▶ What you should do
Search the entries below for the string "repair" and give the number of lines that hold it, nothing else.

▶ Input for this task

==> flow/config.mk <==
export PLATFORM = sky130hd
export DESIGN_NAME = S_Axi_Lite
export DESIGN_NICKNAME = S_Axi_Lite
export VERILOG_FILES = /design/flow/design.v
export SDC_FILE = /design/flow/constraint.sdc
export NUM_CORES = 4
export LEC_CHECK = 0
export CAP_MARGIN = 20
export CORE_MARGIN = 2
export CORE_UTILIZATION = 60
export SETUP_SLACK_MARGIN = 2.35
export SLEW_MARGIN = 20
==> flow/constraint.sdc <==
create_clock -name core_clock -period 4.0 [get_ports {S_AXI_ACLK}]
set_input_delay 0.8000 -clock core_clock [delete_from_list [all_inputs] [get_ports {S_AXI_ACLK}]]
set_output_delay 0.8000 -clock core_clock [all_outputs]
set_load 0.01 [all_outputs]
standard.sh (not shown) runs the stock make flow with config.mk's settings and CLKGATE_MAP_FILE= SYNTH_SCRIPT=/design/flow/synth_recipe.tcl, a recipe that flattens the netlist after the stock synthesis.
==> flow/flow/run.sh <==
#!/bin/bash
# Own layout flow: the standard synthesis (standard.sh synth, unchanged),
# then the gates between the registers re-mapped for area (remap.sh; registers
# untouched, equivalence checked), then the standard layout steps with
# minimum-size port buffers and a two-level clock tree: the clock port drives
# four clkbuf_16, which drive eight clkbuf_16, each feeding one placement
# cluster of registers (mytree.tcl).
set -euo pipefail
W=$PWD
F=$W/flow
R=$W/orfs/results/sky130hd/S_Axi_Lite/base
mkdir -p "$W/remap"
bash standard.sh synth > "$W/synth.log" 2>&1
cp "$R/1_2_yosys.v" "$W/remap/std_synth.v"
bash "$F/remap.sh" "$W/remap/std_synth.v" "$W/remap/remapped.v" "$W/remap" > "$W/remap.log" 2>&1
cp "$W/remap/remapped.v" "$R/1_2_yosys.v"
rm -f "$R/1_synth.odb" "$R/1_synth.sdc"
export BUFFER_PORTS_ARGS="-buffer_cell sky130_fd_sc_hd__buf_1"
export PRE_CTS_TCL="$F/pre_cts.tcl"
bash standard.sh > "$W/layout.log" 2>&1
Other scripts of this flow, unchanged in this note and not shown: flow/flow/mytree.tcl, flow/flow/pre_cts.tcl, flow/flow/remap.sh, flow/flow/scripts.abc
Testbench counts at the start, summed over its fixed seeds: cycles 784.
Source: an optimization exercise on an open RTL-to-GDS flow (aim: small area). Production flows keep margins and buffers that such runs may drop.
Where RTL was checked, it was by simulation tests only, not by an equivalence proof against the original.
For run 3, only the layout was checked, not whether the RTL still works.
No activity file was given, so power comes from the tool's default toggle rates.

`flow/design.v`:
```
module hart #(
    parameter RESET_ADDR = 32'h00000000
) (
    input  wire        i_clk,
    input  wire        i_rst,
    output wire [31:0] o_imem_raddr,
    input  wire [31:0] i_imem_rdata,
    output wire [31:0] o_dmem_addr,
    output wire        o_dmem_ren,
    output wire        o_dmem_wen,
    output wire [31:0] o_dmem_wdata,
    output wire [ 3:0] o_dmem_mask,
    input  wire [31:0] i_dmem_rdata,
    output wire        o_retire_valid,
    output wire [31:0] o_retire_inst,
    output wire        o_retire_trap,
    output wire        o_retire_halt,
    output wire [ 4:0] o_retire_rs1_raddr,
    output wire [ 4:0] o_retire_rs2_raddr,
    output wire [31:0] o_retire_rs1_rdata,
    output wire [31:0] o_retire_rs2_rdata,
    output wire [ 4:0] o_retire_rd_waddr,
    output wire [31:0] o_retire_rd_wdata,
    output wire [31:0] o_retire_pc,
    output wire [31:0] o_retire_next_pc
);
    localparam [2:0] S_CLR  = 3'd0,    
                     S_FST  = 3'd1,    
                     S_MAIN = 3'd2,
                     S_X0   = 3'd3,
                     S_X1   = 3'd4,
                     S_X2   = 3'd5,
                     S_F    = 3'd6;
    localparam [2:0] P_RS2  = 3'd7;    
    reg  [4:0] t;
    reg  [2:0] st;
    wire       t0  = (t == 5'd0);
    wire       t31 = (t == 5'd31);
    wire [31:0] inst = i_imem_rdata;
    wire [6:0]  opc  = inst[6:0];
    wire [2:0]  f3   = inst[14:12];
    wire [6:0]  f7   = inst[31:25];
    wire [4:0]  rd   = inst[11:7];
    wire [4:0]  rs1  = inst[19:15];
    wire [4:0]  rs2  = inst[24:20];
    wire op_lui   = (opc == 7'b0110111);
    wire op_auipc = (opc == 7'b0010111);
    wire op_jal   = (opc == 7'b1101111);
    wire op_jalr  = (opc == 7'b1100111);
    wire op_br    = (opc == 7'b1100011);
    wire op_load  = (opc == 7'b0000011);
    wire op_store = (opc == 7'b0100011);
    wire op_imm   = (opc == 7'b0010011);
    wire op_reg   = (opc == 7'b0110011);
    wire f7_zero  = (f7 == 7'b0000000);
    wire f7_alt   = (f7 == 7'b0100000);
    wire is_lui   = op_lui;
    wire is_auipc = op_auipc;
    wire is_jal   = op_jal;
    wire is_jalr  = op_jalr & (f3 == 3'b000);
    wire is_br    = op_br & (f3[2:1] != 2'b01);
    wire is_load  = op_load & (f3[1:0] != 2'b11) & ~(f3[2] & f3[1]);
    wire is_store = op_store & ~f3[2] & (f3[1:0] != 2'b11);
    wire is_opi   = op_imm & ((f3[1:0] != 2'b01) | (f3 == 3'b001 & f7_zero) |
                              (f3 == 3'b101 & (f7_zero | f7_alt)));
    wire is_opr   = op_reg & (f7_zero | (f7_alt & (f3 == 3'b000 | f3 == 3'b101)));
    wire is_ebrk  = (inst == 32'h00100073);
    wire is_alu   = is_opi | is_opr;
    wire legal    = is_lui | is_auipc | is_jal | is_jalr | is_br | is_load |
                    is_store | is_alu | is_ebrk;
    wire is_shift = is_alu & (f3[1:0] == 2'b01);
    wire is_slt   = is_alu & (f3[2:1] == 2'b01);
    wire sh_right = f3[2];
    wire sh_arith = inst[30];
    wire is_sub   = is_opr & (f3 == 3'b000) & inst[30];
    wire use_rs1  = ~(is_lui | is_auipc | is_jal);
    wire use_rs2  = is_opr | is_store | is_br;
    wire wr_rd    = is_alu | is_load | is_lui | is_auipc | is_jal | is_jalr;
    wire [2:0] ep = (st == S_FST) ? (use_rs2 ? P_RS2 : S_MAIN) : st;
    wire p_clr  = (st == S_CLR);
    wire p_rs2  = (ep == P_RS2);
    wire p_main = (ep == S_MAIN);
    wire p_x0   = (ep == S_X0);
    wire p_x1   = (ep == S_X1);
    wire p_x2   = (ep == S_X2);
    wire p_f    = (ep == S_F);
    wire p_sh   = p_x0 | p_x1 | p_x2;
    wire fin = (p_main & ~(is_slt | is_shift | is_load | is_store | is_br)) |
               (p_x0 & (is_slt | is_load | is_br)) |
               (p_x2 & sh_right) |
               p_f;
    reg  [31:0] op1, op2, res, npc;
    reg  [29:0] pc;
    wire        op1_in, op2_in, res_in, npc_in;
    wire [31:0] rf_lsb;
    wire        rf_bit = rf_lsb[p_rs2 ? rs2 : rs1];
    wire        we_rd;
    wire        wbit = ~p_clr & res_in;
    assign rf_lsb[0] = 1'b0;
    genvar r;
    generate
        for (r = 1; r < 32; r = r + 1) begin : g_rf
            reg  [31:0] q;
            wire we = p_clr | (we_rd & (rd == r));
            always @(posedge i_clk)
                q <= {we ? wbit : q[0], q[31:1]};
            assign rf_lsb[r] = q[0];
        end
    endgenerate
    wire f_u = op_lui | op_auipc;
    wire f_j = op_jal;
    wire f_b = op_br;
    wire f_s = op_store;
    wire [31:0] mv = {inst[31:12], inst[31:20]};
    wire m = mv[t];
    wire [7:0] lv = {3'b000, inst[11:7]};
    wire l = lv[t[2:0]];
    wire ge12 = (t >= 5'd12);
    wire le4  = (t <= 5'd4);
    wire t11  = (t == 5'd11);
    wire tz   = (t == 5'd0);
    wire imm_t = f_u ? (ge12 & m) :
                   f_j ? (tz ? 1'b0 : t11 ? inst[20] : t[4] & (t[3] | t[2]) ? inst[31] : m) :
                   (f_s | f_b) ? ((f_b & tz) ? 1'b0 : le4 ? l : (f_b & t11) ? inst[7] : ge12 ? inst[31] : m) :
                   (ge12 ? inst[31] : m);
    wire four_t = (t == 5'd2);
    reg  c;           
    reg  aux;         
    reg  off0, off1;  
    wire [1:0] dg = {off1, off0};
    reg  nc;          
    wire a_alu = is_lui ? 1'b0 : (is_auipc | is_jal | is_jalr) ? npc[0] : rf_bit;
    wire b_alu = (is_jal | is_jalr) ? four_t :
                 is_shift           ? 1'b0 :
                 (is_opr | is_br)   ? op2[0] : imm_t;
    wire binv  = is_sub | is_slt | is_br;
    wire bb    = b_alu ^ binv;
    wire cin   = t0 ? binv : c;
    wire sum   = a_alu ^ bb ^ cin;
    wire cout  = (a_alu & bb) | (a_alu & cin) | (bb & cin);
    reg  alu_out;
    always @(*) begin
        alu_out = sum;
        if (is_alu)
            case (f3)
                3'b100:  alu_out = a_alu ^ b_alu;
                3'b110:  alu_out = a_alu | b_alu;
                3'b111:  alu_out = a_alu & b_alu;
                default: alu_out = sum;
            endcase
    end
    wire cmp_signed = is_br ? ~f3[1] : ~f3[0];
    wire lt     = ~cout ^ (cmp_signed & (a_alu ^ b_alu));
    wire eq_all = aux & ~(a_alu ^ b_alu);
    wire taken  = f3[2] ? (lt ^ f3[0]) : (eq_all ^ f3[0]);
    wire [4:0] shamt = is_opr ? op2[5:1] : rs2;
    wire [1:0] dg_next = p_main ? shamt[1:0] : p_x0 ? shamt[3:2] : {1'b0, shamt[4]};
    reg sh_bit;
    always @(*) begin
        sh_bit = res[0];
        if (sh_right) begin
            if (p_x0)
                case (dg)
                    2'd1: sh_bit = (t <= 5'd30) ? res[1] : (sh_arith & aux);
                    2'd2: sh_bit = (t <= 5'd29) ? res[2] : (sh_arith & aux);
                    2'd3: sh_bit = (t <= 5'd28) ? res[3] : (sh_arith & aux);
                    default: sh_bit = res[0];
                endcase
            else if (p_x1)
                case (dg)
                    2'd1: sh_bit = (t <= 5'd27) ? res[4]  : (sh_arith & aux);
                    2'd2: sh_bit = (t <= 5'd23) ? res[8]  : (sh_arith & aux);
                    2'd3: sh_bit = (t <= 5'd19) ? res[12] : (sh_arith & aux);
                    default: sh_bit = res[0];
                endcase
            else
                sh_bit = dg[0] ? ((t <= 5'd15) ? res[16] : (sh_arith & aux)) : res[0];
        end else begin
            if (p_x0)
                case (dg)
                    2'd1: sh_bit = (t >= 5'd1) & op1[31];
                    2'd2: sh_bit = (t >= 5'd2) & op1[30];
                    2'd3: sh_bit = (t >= 5'd3) & op1[29];
                    default: sh_bit = res[0];
                endcase
            else if (p_x1)
                case (dg)
                    2'd1: sh_bit = (t >= 5'd4)  & op1[28];
                    2'd2: sh_bit = (t >= 5'd8)  & op1[24];
                    2'd3: sh_bit = (t >= 5'd12) & op1[20];
                    default: sh_bit = res[0];
                endcase
            else
                sh_bit = dg[0] ? ((t >= 5'd16) & op1[16]) : res[0];
        end
    end
    wire mis = (f3[1:0] == 2'b01 & off0) | (f3[1:0] == 2'b10 & (off0 | off1));
    wire mem_trap = (is_load | is_store) & mis;
    reg  ld_tap, st_tap;
    always @(*) begin
        case ({off1, off0})
            2'd0: begin ld_tap = res[0];  st_tap = op2[0];  end
            2'd1: begin ld_tap = res[8];  st_tap = op2[24]; end
            2'd2: begin ld_tap = res[16]; st_tap = op2[16]; end
            default: begin ld_tap = res[24]; st_tap = op2[8]; end
        endcase
    end
    wire ld_in  = f3[1] | (f3[0] ? ~t[4] : (t[4:3] == 2'b00));
    wire ld_bit = ld_in ? ld_tap : (~f3[2] & aux);
    wire st_bit = (t[4:3] == 2'b00) ? op2[0] : st_tap;
    assign res_in = p_main ? alu_out :
                    p_x0 ? (is_slt ? (t0 & c) : is_load ? ld_bit : sh_bit) :
                    (p_x1 | p_x2) ? sh_bit :
                    res[0];
    assign op1_in = p_main ? (is_store ? st_bit : (use_rs1 & rf_bit)) :
                    p_f ? rf_bit :
                    (p_sh & is_shift & ~sh_right) ? res[0] :
                    op1[0];
    assign op2_in = p_rs2 ? rf_bit : (use_rs2 & op2[0]);
    wire redir = is_jal | is_jalr | (is_br & aux);
    wire a_n   = is_jalr ? rf_bit : npc[0];
    wire b_n   = redir ? imm_t : four_t;
    wire cin_n = ~t0 & nc;
    wire sum_n = a_n ^ b_n ^ cin_n;
    wire cout_n = (a_n & b_n) | (a_n & cin_n) | (b_n & cin_n);
    wire [31:0] reset_addr = RESET_ADDR;
    assign npc_in = p_clr ? reset_addr[t] :
                    fin ? (sum_n & ~(t0 & is_jalr)) :
                    npc[0];
    assign we_rd = fin & wr_rd & ~mem_trap;
    wire ld_cap = t31 & p_main & is_load;
    always @(posedge i_clk) begin
        op1 <= {op1_in, op1[31:1]};
        op2 <= {op2_in, op2[31:1]};
        npc <= {npc_in, npc[31:1]};
        res <= ld_cap ? i_dmem_rdata : {res_in, res[31:1]};
        c   <= (t31 & p_main) ? lt : cout;
        nc  <= cout_n;
        if (p_main)
            aux <= is_br ? (t31 ? taken : ((t0 | aux) & ~(a_alu ^ b_alu))) : rf_bit;
        else if (p_x0 & is_load & ld_in)
            aux <= ld_tap;
        if (t31 & (p_main | p_x0 | p_x1) & is_shift)
            {off1, off0} <= dg_next;
        else begin
            if (p_main & t0)
                off0 <= alu_out;
            if (p_main & (t == 5'd1))
                off1 <= alu_out;
        end
        if (t31)
            pc <= {npc_in, npc[31:3]};
    end
    always @(posedge i_clk) begin
        if (i_rst) begin
            t  <= 5'd0;
            st <= S_CLR;
        end else begin
            t <= t + 5'd1;
            if (t31) begin
                if (p_clr | fin)
                    st <= S_FST;
                else if (p_rs2)
                    st <= S_MAIN;
                else if (p_main)
                    st <= is_store ? S_F : S_X0;
                else if (p_x0)
                    st <= S_X1;
                else if (p_x1)
                    st <= S_X2;
                else
                    st <= S_F;
            end
        end
    end
    assign o_imem_raddr       = {pc, 2'b00};
    assign o_retire_pc        = {pc, 2'b00};
    assign o_retire_inst      = inst;
    assign o_retire_valid     = t31 & fin & ~p_clr;
    assign o_retire_trap      = ~legal | mem_trap | (redir & npc[2]);
    assign o_retire_halt      = is_ebrk;
    assign o_retire_rs1_raddr = use_rs1 ? rs1 : 5'd0;
    assign o_retire_rs2_raddr = use_rs2 ? rs2 : 5'd0;
    assign o_retire_rd_waddr  = wr_rd ? rd : 5'd0;
    assign o_retire_rs1_rdata = {op1_in, op1[31:1]};
    assign o_retire_rs2_rdata = {op2_in, op2[31:1]};
    assign o_retire_rd_wdata  = {res_in, res[31:1]};
    assign o_retire_next_pc   = {npc_in, npc[31:3], 2'b00};
    assign o_dmem_addr  = {res_in, res[31:3], 2'b00};
    assign o_dmem_wdata = {op1_in, op1[31:1]};
    assign o_dmem_ren   = t31 & p_main & is_load & ~mis;
    assign o_dmem_wen   = t31 & p_main & is_store & ~mis;
    assign o_dmem_mask  = (f3[1:0] == 2'b00) ? (4'b0001 << {off1, off0}) :
                          (f3[1:0] == 2'b01) ? (off1 ? 4'b1100 : 4'b0011) :
                                               4'b1111;
endmodule
`default_nettype wire
```
Background: an optimization exercise with open tools, aiming at small area, a short achievable clock period and few clock cycles per item. Do not read the settings as production practice. RTL that was checked went through simulation tests only; none was proved equivalent to the original.

==> module fft16, before the edit <==
module fft16 (
    input  wire              clk,
    input  wire              rst_n,
    input  wire              start,
    input  wire signed [8:0] din_i,
    input  wire signed [8:0] din_q,
    output wire              ready,
    output wire              dout_valid,
    output wire signed [8:0] dout_i,
    output wire signed [8:0] dout_q
);
localparam OFF_M1 = 1;             
localparam OFF_W1 = 3;             
localparam OFF_S2 = 10;            
localparam OFF_M2 = 12;            
localparam OFF_W2 = 16;            
localparam OFF_S3 = 18;            
localparam OFF_M3 = 20;            
localparam OFF_S4 = 24;            
localparam OFF_Y4 = 27;            
localparam Q  = OFF_Y4 / 16;
localparam SM = OFF_Y4 % 16;
reg  [3:0] cnt;
reg        ready_r;
reg        dv_r;
reg  [Q+1:0] hist;                 
wire       acc    = start & (cnt == 4'd15);    
wire [3:0] cnt_n  = cnt + 4'd1;
wire [Q+1:0] hist_n = (cnt == 4'd15) ? {hist[Q:0], acc} : hist;
wire       dv_n   = (cnt_n >= SM) ? hist_n[Q] : hist_n[Q+1];
always @(posedge clk or negedge rst_n) begin
    if (!rst_n) begin
        cnt     <= 4'd0;
        hist    <= {(Q+2){1'b0}};
    end else begin
        cnt     <= cnt_n;
        hist    <= hist_n;
    end
end
always @(posedge clk) begin
    ready_r <= rst_n & (cnt == 4'd14);
    dv_r    <= rst_n & dv_n;
end
assign ready      = ready_r;
assign dout_valid = dv_r;
wire [3:0] nw1 = cnt_n - OFF_W1;
wire [3:0] ns2 = cnt_n - OFF_S2;
wire [3:0] nw2 = cnt_n - OFF_W2;
wire [3:0] ns3 = cnt_n - OFF_S3;
wire [3:0] ns4 = cnt_n - OFF_S4;
wire [3:0] m1  = cnt - OFF_M1;     
wire [3:0] m2  = cnt - OFF_M2;
wire [3:0] m3  = cnt - OFF_M3;
reg c1, xc1, c2, xc2, c3, c4;
always @(posedge clk) begin
    c1  <= cnt_n[0];
    xc1 <= nw1[3] & ~nw1[0];
    c2  <= ns2[1];
    xc2 <= nw2[2] & ~nw2[1];
    c3  <= ns3[1];
    c4  <= ns4[0];
end
reg signed [8:0] x0_i, x0_q;
always @(posedge clk) begin
    x0_i <= din_i;
    x0_q <= din_q;
end
wire signed [9:0] b1_i, b1_q;
fft_sdf #(.D(1)) u_s1 (.clk(clk), .c(c1), .x_i(x0_i), .x_q(x0_q), .y_i(b1_i), .y_q(b1_q));
reg signed [9:0] o1_i, o1_q;
reg              o1_n4;
always @(posedge clk) begin
    o1_i  <= b1_i;
    o1_q  <= b1_q;
    o1_n4 <= m1[0] & m1[1];
end
wire signed [8:0] y1_i_c, y1_q_c;
fft_tw04 u_tw1 (.n4(o1_n4), .u(o1_i), .v(o1_q), .y_i(y1_i_c), .y_q(y1_q_c));
reg signed [8:0] y1_i, y1_q;
always @(posedge clk) begin
    y1_i <= y1_i_c;
    y1_q <= y1_q_c;
end
wire [17:0] w1;
fft_swap #(.L(7)) u_w1 (.clk(clk), .xc(xc1), .d({y1_i, y1_q}), .q(w1));
wire signed [9:0] b2_i, b2_q;
fft_sdf #(.D(2)) u_s2 (.clk(clk), .c(c2), .x_i(w1[17:9]), .x_q(w1[8:0]), .y_i(b2_i), .y_q(b2_q));
wire       p2_2 = m2[2], p2_1 = m2[1], p2_0 = m2[3];
reg signed [9:0] o2_i, o2_q;
reg        [1:0] o2_sel, o2_k;
reg              o2_ngq;
always @(posedge clk) begin
    o2_i   <= b2_i;
    o2_q   <= b2_q;
    o2_sel <= p2_2 ? {p2_0, p2_1} : 2'd0;
    o2_ngq <= p2_2 & p2_1;
    o2_k   <= p2_2 ? (p2_0 ? 2'd2 : {1'b0, p2_1}) : 2'd0;
end
wire signed [8:0] y2_i, y2_q;
fft_tw2 u_tw2 (.clk(clk), .u(o2_i), .v(o2_q), .sel(o2_sel), .ngq(o2_ngq), .k(o2_k), .y_i(y2_i), .y_q(y2_q));
wire [17:0] w2;
fft_swap #(.L(2)) u_w2 (.clk(clk), .xc(xc2), .d({y2_i, y2_q}), .q(w2));
wire signed [9:0] b3_i, b3_q;
fft_sdf #(.D(2)) u_s3 (.clk(clk), .c(c3), .x_i(w2[17:9]), .x_q(w2[8:0]), .y_i(b3_i), .y_q(b3_q));
wire [2:0] n3  = m3[0] ? {m3[1], m3[2], m3[3]} : 3'd0;
wire       k3  = (n3[1:0] == 2'd3);
wire       g3  = (n3[1:0] != 2'd0);
wire       sw3 = n3[2] ^ k3;             
reg signed [9:0] o3_i, o3_q;
reg              o3_gen, o3_sgi, o3_ngi, o3_ngq;
reg        [1:0] o3_k;
always @(posedge clk) begin
    o3_i   <= sw3 ? b3_q : b3_i;
    o3_q   <= sw3 ? b3_i : b3_q;
    o3_gen <= g3;
    o3_sgi <= n3[2];
    o3_ngi <= n3[2] & k3;
    o3_ngq <= n3[2] | k3;
    o3_k   <= g3 ? {1'b1, n3[0]} : {1'b0, n3[2]};
end
wire signed [8:0] y3_i, y3_q;
fft_tw3 u_tw3 (.clk(clk), .ai(o3_i), .aq(o3_q), .gen(o3_gen), .sgi(o3_sgi),
               .ngi(o3_ngi), .ngq(o3_ngq), .k(o3_k), .y_i(y3_i), .y_q(y3_q));
wire signed [9:0] b4_i, b4_q;
fft_sdf #(.D(1)) u_s4 (.clk(clk), .c(c4), .x_i(y3_i), .x_q(y3_q), .y_i(b4_i), .y_q(b4_q));
reg signed [9:0] o4_i, o4_q;
always @(posedge clk) begin
    o4_i <= b4_i;
    o4_q <= b4_q;
end
wire signed [8:0] y4_i_c, y4_q_c;
fft_t0 u_t4i (.x(o4_i), .y(y4_i_c));
fft_t0 u_t4q (.x(o4_q), .y(y4_q_c));
reg signed [8:0] y4_i, y4_q;
always @(posedge clk) begin
    y4_i <= y4_i_c;
    y4_q <= y4_q_c;
end
assign dout_i = y4_i;
assign dout_q = y4_q;
endmodule
Settings: LEC_CHECK=0, CAP_MARGIN=20, CORE_MARGIN=2, CORE_UTILIZATION=65, CTS_BUF_LIST=sky130_fd_sc_hd__clkbuf_8 sky130_fd_sc_hd__clkbuf_16, CTS_CLUSTER_DIAMETER=60, CTS_CLUSTER_SIZE=16, PLACE_DENSITY=0.75, SLEW_MARGIN=20; clock period 10.0 ns.
standard.sh (not shown) runs the stock make flow with config.mk's settings and CLKGATE_MAP_FILE= SYNTH_SCRIPT=/design/flow/synth_recipe.tcl, a recipe that flattens the netlist after the stock synthesis.
==> flow/flow/run.sh <==
#!/bin/bash
# The standard layout (the standard.sh: unchanged synthesis and steps),
# with the port buffers made of sky130_fd_sc_hd__buf_2 cells instead of the
# delay-buffer cells buffer_ports picks by default, and timing repair asked
# to leave a setup margin of 6.9 ns (the clock period stays 10 ns).
export BUFFER_PORTS_ARGS="-buffer_cell sky130_fd_sc_hd__buf_2"
export SETUP_SLACK_MARGIN=6.9
bash standard.sh > standard.log 2>&1
Testbench counts at the start, summed over its fixed seeds: cycles 6,368, frames 384.
Background: an optimization exercise with open tools, aiming at small area and a short achievable clock period. Do not read the settings as production practice. Where RTL was checked, it was by simulation tests only, not by an equivalence proof against the original. No activity file was given, so power comes from the tool's default toggle rates.

onyx:
## fpu16_top
module fpu16_top(
    input         aclk,
    input  [15:0] a,
    input  [15:0] b,
    input         a_valid,
    input         b_valid,
    output [15:0] add_result,
    output        add_valid,
    output [15:0] sub_result,
    output        sub_valid,
    output [15:0] mul_result,
    output        mul_valid,
    output [7:0]  cmp_result,
    output        cmp_valid
    );
export LEC_CHECK = 0
export ABC_AREA = 1
export CAP_MARGIN = 20
export CORE_MARGIN = 2
export CORE_UTILIZATION = 40
export CTS_BUF_LIST = sky130_fd_sc_hd__clkbuf_4
export SETUP_SLACK_MARGIN = 5.0
export SLEW_MARGIN = 20
create_clock -name core_clock -period 8.0 [get_ports {aclk}]
run.sh (not shown) runs the stock make flow with config.mk's settings and CLKGATE_MAP_FILE= SYNTH_SCRIPT=/design/flow/synth_recipe.tcl, a recipe that flattens the netlist after the stock synthesis.
Relative to onyx, the following input files were edited for juniper:
- swapping 5.0 for 4.9 in SETUP_SLACK_MARGIN
- clearing CTS_BUF_LIST, which used to be sky130_fd_sc_hd__clkbuf_4
==> comparison <==
Per the comparison of juniper with onyx, total wirelength of the detailed-routed design went down 610 um; distinct cell type count of the synthesized netlist held; final critical-path setup slack went down 0.14 ns; combinational fraction of design power went down 2.4 points. NOTE: delay of the slowest cell on the worst path in juniper exceeds that of onyx. juniper vs onyx: proportion of cell area occupied by registers down. Relative to onyx, the design area measured on juniper has increased slightly.
--- input diff juniper..quartz ---
- CTS_CLUSTER_SIZE now 20, previously not set
- CTS_BUF_LIST now sky130_fd_sc_hd__clkbuf_4, previously not set
- SETUP_SLACK_MARGIN now 5.0, was 4.9
Looking at the reports, quartz completed the entire flow and the layout it produced met the timing, design-rule and antenna checks. Compared with juniper, in quartz area taken by flip-flops and latches about even; setup slack rose 0.14 ns; area growth from synthesis to layout fell 2.3 points. Higher non-clock buffer count goes to quartz over juniper. Final-report setup violation count: quartz vs juniper identical. What quartz reported for power per standard cell area has to be multiplied by 1.06 to get the figure for juniper. Relative to juniper, sequential share of cell area has increased by 0.73 points in quartz. Of juniper and quartz, the higher arrival time at the worst endpoint belongs to quartz. Routed wirelength normalized by instance count on quartz is down relative to juniper. Final weighted congestion in routability-driven placement in quartz is 0.013 lower than in juniper.
Modified inputs, yarrow compared to quartz
- CTS_CLUSTER_SIZE: 20 -> unset
- CTS_BUF_LIST: sky130_fd_sc_hd__clkbuf_4 -> unset
==> run summary <==
Compared with quartz, in yarrow synthesized area neither gained nor lost much; width of the die held steady; part of the total power dissipated in sequential elements went down by 2.4 points; power dissipated in combinational cells roughly the same; critical path depth moved up. Re routability-driven placement congestion ratio: no difference whatsoever between quartz and yarrow. Measured against each other, yarrow and quartz differ in number of H-tree levels, the higher figure coming from quartz. | count of buffers not belonging to the clock network in the layout | yarrow vs quartz | about 2.4% lower |. Final worst-path setup slack: yarrow vs quartz down 0.031 ns. Of yarrow and quartz, the run reporting the higher TritonCTS buffer count was quartz. In the reports for yarrow and quartz, the larger synthesis-to-finish area growth belongs to yarrow.

* * *

fpu16_top, a different RTL version from the one above (not shown whole).
For scale: ~2600 cells after synthesis, roughly 95 I/O pins, about 20000 um^2 of cells after synthesis.
clock: 8.0 ns
lec_check: 0
abc_area: 1
cap_margin: 20
core_margin: 2
core_utilization: 40
slew_margin: 20
standard.sh (not shown) runs the stock make flow with config.mk's settings and CLKGATE_MAP_FILE= SYNTH_SCRIPT=/design/flow/synth_recipe.tcl, a recipe that flattens the netlist after the stock synthesis.
==> flow/flow/run.sh <==
#!/bin/bash
# The standard layout, with stronger port buffers and a tighter setup repair target.
set -euo pipefail
bash standard.sh SETUP_SLACK_MARGIN=5.3 "BUFFER_PORTS_ARGS=-buffer_cell sky130_fd_sc_hd__buf_4" finish > standard.log 2>&1
The starting point passed the timing, design-rule and antenna checks.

▶ Answer
2